• _WHAT IS BEING ASKED_:
Output only how many lines below contain "modify".

• _DATASET RECORDS_:
`src/design/tick_task_scheduler_table_core_defines.svh`:
```
// assertion macros for the scheduler table core
`ifndef TICK_TASK_SCHEDULER_TABLE_CORE_DEFINES_SVH
`define TICK_TASK_SCHEDULER_TABLE_CORE_DEFINES_SVH

`ifndef SYNTHESIS
// same-cycle implication
`define TTS_ASSERT_SAME(lbl, pre, post, msg) \
   lbl: assert property (@(posedge clock) disable iff (reset) (pre) |-> (post)) \
      else $error(msg);
// next-cycle implication
`define TTS_ASSERT_NEXT(lbl, pre, post, msg) \
   lbl: assert property (@(posedge clock) disable iff (reset) (pre) |=> (post)) \
      else $error(msg);
`else
`define TTS_ASSERT_SAME(lbl, pre, post, msg)
`define TTS_ASSERT_NEXT(lbl, pre, post, msg)
`endif

`endif

```
`src/design/tts_pkg.sv`:
```
package tts_pkg;

   // most run results one dispatch beat may cause
   localparam int MAX_OUT = 16;
   localparam int CNT_W   = 5;

   localparam logic [1:0] MODE_TICK     = 2'd0;
   localparam logic [1:0] MODE_ADD      = 2'd1;
   localparam logic [1:0] MODE_DISPATCH = 2'd2;
   localparam logic [1:0] MODE_DELETE   = 2'd3;

   localparam logic [2:0] ST_OK     = 3'd0;
   localparam logic [2:0] ST_FULL   = 3'd1;
   localparam logic [2:0] ST_RUN    = 3'd2;
   localparam logic [2:0] ST_NONE   = 3'd3;
   localparam logic [2:0] ST_BADIDX = 3'd4;

   localparam logic [7:0] PENDING_MAX = 8'd255;

   typedef struct packed {
      logic [1:0]  mode;
      logic [4:0]  slot_index;
      logic [15:0] start_delay;
      logic [15:0] repeat_period;
   } req_type;

   typedef struct packed {
      logic [4:0] result_slot;
      logic [2:0] status;
      logic       last;
   } rsp_type;

   typedef struct packed {
      logic [15:0] delay;
      logic [15:0] period;
      logic [7:0]  pending;
   } entry_type;

   typedef enum logic [1:0] {
      S_IDLE,
      S_SINGLE,
      S_WALK
   } state_type;

endpackage

```
`src/design/tts_slot_ram.sv`:
```
module tts_slot_ram #(
   parameter int DEPTH = 16,
   parameter int AW    = 4
) (
   input  logic                clock,
   input  logic                wr_en,
   input  logic [AW-1:0]       wr_addr,
   input  tts_pkg::entry_type  wr_data,
   input  logic                rd_en,
   input  logic [AW-1:0]       rd_addr,
   output tts_pkg::entry_type  rd_data
);
   import tts_pkg::*;

   entry_type slot_mem_ff [DEPTH];
   entry_type rd_data_ff;

   always_ff @(posedge clock) begin
      if (wr_en) begin
         slot_mem_ff[wr_addr] <= wr_data;
      end
      if (rd_en) begin
         rd_data_ff <= slot_mem_ff[rd_addr];
      end
   end

   assign rd_data = rd_data_ff;

endmodule

```
`src/design/tick_task_scheduler_table_core.sv`:
```
// channel | ports                          | beat moves
// --------+--------------------------------+----------------------------------------
// request | req_valid req_ready req_data   | mode, slot_index, start_delay, period
// result  | rsp_valid rsp_ready rsp_data   | result_slot, status, last
//
// add, delete and a dispatch with nothing ready load the result register from the single state
// tick walks every slot of the slot memory, then the single state loads the result register
// dispatch walks one slot a cycle through the read and modify stages,
// and the walk pauses while a result waits on rsp_ready
// synchronous active-high reset clears valid and ready bits, walk state and rsp_valid only
// one beat is worked at a time; a new request is taken while the last result still waits
`include "tick_task_scheduler_table_core_defines.svh"

module tick_task_scheduler_table_core #(
   parameter int NUM_SLOTS = 16
) (
   input  logic              clock,
   input  logic              reset,
   input  logic              req_valid,
   output logic              req_ready,
   input  tts_pkg::req_type  req_data,
   output logic              rsp_valid,
   input  logic              rsp_ready,
   output tts_pkg::rsp_type  rsp_data
);
   import tts_pkg::*;

   localparam int IW = (NUM_SLOTS > 1) ? $clog2(NUM_SLOTS) : 1;
   localparam int CW = $clog2(NUM_SLOTS + 1);
   localparam logic [4:0]    NONE_CODE = 5'(NUM_SLOTS);
   localparam logic [CW-1:0] SCAN_END  = CW'(NUM_SLOTS);

   // control state
   state_type              state_ff, state_in;
   logic [NUM_SLOTS-1:0]   valid_ff, valid_in;   // slot holds a task
   logic [NUM_SLOTS-1:0]   ready_ff, ready_in;   // slot has pending runs
   logic [CW-1:0]          rd_idx_ff, rd_idx_in;
   logic                   proc_valid_ff, proc_valid_in;
   logic [IW-1:0]          proc_idx_ff, proc_idx_in;
   logic [CNT_W-1:0]       cnt_ff, cnt_in;
   logic                   rsp_valid_ff, rsp_valid_in;

   // payload
   req_type                item_ff, item_in;
   rsp_type                rsp_ff, rsp_in;

   // slot memory port
   logic                   rd_en;
   logic [IW-1:0]          rd_addr;
   entry_type              rd_data;
   logic                   wr_en;
   logic [IW-1:0]          wr_addr;
   entry_type              wr_data;

   entry_type              tick_entry;
   entry_type              disp_entry;
   logic                   free_found;
   logic [IW-1:0]          free_idx;
   logic                   more_ready;

   logic                   accept;
   logic                   out_free;
   logic                   is_tick;
   logic                   walk_emit;
   logic                   walk_last;
   logic                   stall;
   logic                   scan_done;
   logic                   del_bad;

   tts_slot_ram #(
      .DEPTH (NUM_SLOTS),
      .AW    (IW)
   ) u_slot_ram (
      .clock   (clock),
      .wr_en   (wr_en),
      .wr_addr (wr_addr),
      .wr_data (wr_data),
      .rd_en   (rd_en),
      .rd_addr (rd_addr),
      .rd_data (rd_data)
   );

   // handshake and walk conditions
   assign req_ready = (state_ff == S_IDLE);
   assign accept    = req_valid && req_ready;
   assign out_free  = !rsp_valid_ff || rsp_ready;
   assign is_tick   = (item_ff.mode == MODE_TICK);

   // a dispatch walk only reports slots that still owe runs
   assign walk_emit = (state_ff == S_WALK) && proc_valid_ff &&
                      (item_ff.mode == MODE_DISPATCH) && ready_ff[proc_idx_ff];
   assign stall     = walk_emit && !out_free;
   assign walk_last = walk_emit &&
                      ((cnt_ff == CNT_W'(MAX_OUT - 1)) || !more_ready);
   assign scan_done = (rd_idx_ff == SCAN_END) && !proc_valid_ff;
   assign del_bad   = ({1'b0, item_ff.slot_index} >= 6'(NUM_SLOTS));

   // lowest free slot for add
   always_comb begin
      free_found = 1'b0;
      free_idx   = '0;
      for (int i = NUM_SLOTS - 1; i >= 0; i--) begin
         if (!valid_ff[i]) begin
            free_found = 1'b1;
            free_idx   = IW'(i);
         end
      end
   end

   // any ready slot above the one in hand decides the last flag
   always_comb begin
      more_ready = 1'b0;
      for (int i = 0; i < NUM_SLOTS; i++) begin
         if (ready_ff[i] && (i > int'(proc_idx_ff))) begin
            more_ready = 1'b1;
         end
      end
   end

   // tick update of one slot
   always_comb begin
      tick_entry = rd_data;
      if (rd_data.delay == '0) begin
         if (rd_data.pending != PENDING_MAX) begin
            tick_entry.pending = rd_data.pending + 8'd1;
         end
         if (rd_data.period != '0) begin
            tick_entry.delay = rd_data.period;
         end
      end else begin
         tick_entry.delay = rd_data.delay - 16'd1;
      end
   end

   // dispatch update of one slot
   always_comb begin
      disp_entry         = rd_data;
      disp_entry.pending = rd_data.pending - 8'd1;
   end

   // next state
   always_comb begin
      state_in = state_ff;
      case (state_ff)
         S_IDLE: begin
            if (accept) begin
               if (req_data.mode == MODE_TICK) begin
                  state_in = S_WALK;
               end else if (req_data.mode == MODE_DISPATCH && ready_ff != '0) begin
                  state_in = S_WALK;
               end else begin
                  state_in = S_SINGLE;
               end
            end
         end
         S_SINGLE: begin
            if (out_free) begin
               state_in = S_IDLE;
            end
         end
         S_WALK: begin
            if (walk_last && !stall) begin
               state_in = S_IDLE;
            end else if (scan_done) begin
               state_in = is_tick ? S_SINGLE : S_IDLE;
            end
         end
         default: begin
            state_in = S_IDLE;
         end
      endcase
   end

   // datapath and outputs
   always_comb begin
      item_in       = item_ff;
      valid_in      = valid_ff;
      ready_in      = ready_ff;
      rd_idx_in     = rd_idx_ff;
      proc_valid_in = proc_valid_ff;
      proc_idx_in   = proc_idx_ff;
      cnt_in        = cnt_ff;
      rsp_valid_in  = rsp_valid_ff && !rsp_ready;
      rsp_in        = rsp_ff;
      rd_en         = 1'b0;
      rd_addr       = rd_idx_ff[IW-1:0];
      wr_en         = 1'b0;
      wr_addr       = proc_idx_ff;
      wr_data       = rd_data;

      case (state_ff)
         S_IDLE: begin
            if (accept) begin
               item_in       = req_data;
               rd_idx_in     = '0;
               proc_valid_in = 1'b0;
               cnt_in        = '0;
            end
         end

         S_WALK: begin
            if (!stall) begin
               // read stage: fetch the next slot
               if (rd_idx_ff != SCAN_END) begin
                  rd_en         = 1'b1;
                  proc_idx_in   = rd_idx_ff[IW-1:0];
                  proc_valid_in = 1'b1;
                  rd_idx_in     = rd_idx_ff + CW'(1);
               end else begin
                  proc_valid_in = 1'b0;
               end

               // modify stage: write back the slot the read stage fetched
               if (proc_valid_ff) begin
                  if (is_tick) begin
                     if (valid_ff[proc_idx_ff]) begin
                        wr_en   = 1'b1;
                        wr_data = tick_entry;
                        if (rd_data.delay == '0) begin
                           ready_in[proc_idx_ff] = 1'b1;
                        end
                     end
                  end else if (walk_emit) begin
                     wr_en   = 1'b1;
                     wr_data = disp_entry;
                     if (rd_data.period == '0) begin
                        // one-shot task leaves the table
                        valid_in[proc_idx_ff] = 1'b0;
                        ready_in[proc_idx_ff] = 1'b0;
                     end else begin
                        ready_in[proc_idx_ff] = (disp_entry.pending != '0);
                     end
                     rsp_valid_in       = 1'b1;
                     rsp_in.result_slot = 5'(proc_idx_ff);
                     rsp_in.status      = ST_RUN;
                     rsp_in.last        = walk_last;
                     cnt_in             = cnt_ff + CNT_W'(1);
                  end
               end
            end
         end

         S_SINGLE: begin
            if (out_free) begin
               rsp_valid_in = 1'b1;
               rsp_in.last  = 1'b1;
               case (item_ff.mode)
                  MODE_TICK: begin
                     rsp_in.result_slot = NONE_CODE;
                     rsp_in.status      = ST_OK;
                  end
                  MODE_ADD: begin
                     if (free_found) begin
                        valid_in[free_idx] = 1'b1;
                        ready_in[free_idx] = 1'b0;
                        wr_en              = 1'b1;
                        wr_addr            = free_idx;
                        wr_data.delay      = item_ff.start_delay;
                        wr_data.period     = item_ff.repeat_period;
                        wr_data.pending    = '0;
                        rsp_in.result_slot = 5'(free_idx);
                        rsp_in.status      = ST_OK;
                     end else begin
                        rsp_in.result_slot = NONE_CODE;
                        rsp_in.status      = ST_FULL;
                     end
                  end
                  MODE_DISPATCH: begin
                     rsp_in.result_slot = NONE_CODE;
                     rsp_in.status      = ST_NONE;
                  end
                  MODE_DELETE: begin
                     if (del_bad) begin
                        rsp_in.result_slot = NONE_CODE;
                        rsp_in.status      = ST_BADIDX;
                     end else begin
                        // cleared bits make the stale entry read as empty
                        valid_in[item_ff.slot_index[IW-1:0]] = 1'b0;
                        ready_in[item_ff.slot_index[IW-1:0]] = 1'b0;
                        rsp_in.result_slot = item_ff.slot_index;
                        rsp_in.status      = ST_OK;
                     end
                  end
                  default: begin
                     rsp_in.result_slot = NONE_CODE;
                     rsp_in.status      = ST_OK;
                  end
               endcase
            end
         end

         default: begin
            rsp_valid_in = rsp_valid_ff && !rsp_ready;
         end
      endcase
   end

   always_ff @(posedge clock) begin
      if (reset) begin
         state_ff      <= S_IDLE;
         valid_ff      <= '0;
         ready_ff      <= '0;
         rd_idx_ff     <= '0;
         proc_valid_ff <= 1'b0;
         proc_idx_ff   <= '0;
         cnt_ff        <= '0;
         rsp_valid_ff  <= 1'b0;
      end else begin
         state_ff      <= state_in;
         valid_ff      <= valid_in;
         ready_ff      <= ready_in;
         rd_idx_ff     <= rd_idx_in;
         proc_valid_ff <= proc_valid_in;
         proc_idx_ff   <= proc_idx_in;
         cnt_ff        <= cnt_in;
         rsp_valid_ff  <= rsp_valid_in;
      end
   end

   // payload registers
   always_ff @(posedge clock) begin
      item_ff <= item_in;
      rsp_ff  <= rsp_in;
   end

   assign rsp_valid = rsp_valid_ff;
   assign rsp_data  = rsp_ff;

   // a slot with pending runs always holds a task
   `TTS_ASSERT_SAME(a_ready_in_valid, 1'b1, (ready_ff & ~valid_ff) == '0, "ready slot not valid")

   // a stalled dispatch result keeps its slot in the modify stage
   `TTS_ASSERT_NEXT(a_stall_hold, stall, $stable(proc_idx_ff) && proc_valid_ff, "stall lost slot")

   // one dispatch never reports more than the result limit
   `TTS_ASSERT_SAME(a_disp_bound, walk_emit, cnt_ff < CNT_W'(MAX_OUT), "dispatch over limit")

endmodule

```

• _RESPONSE_:
3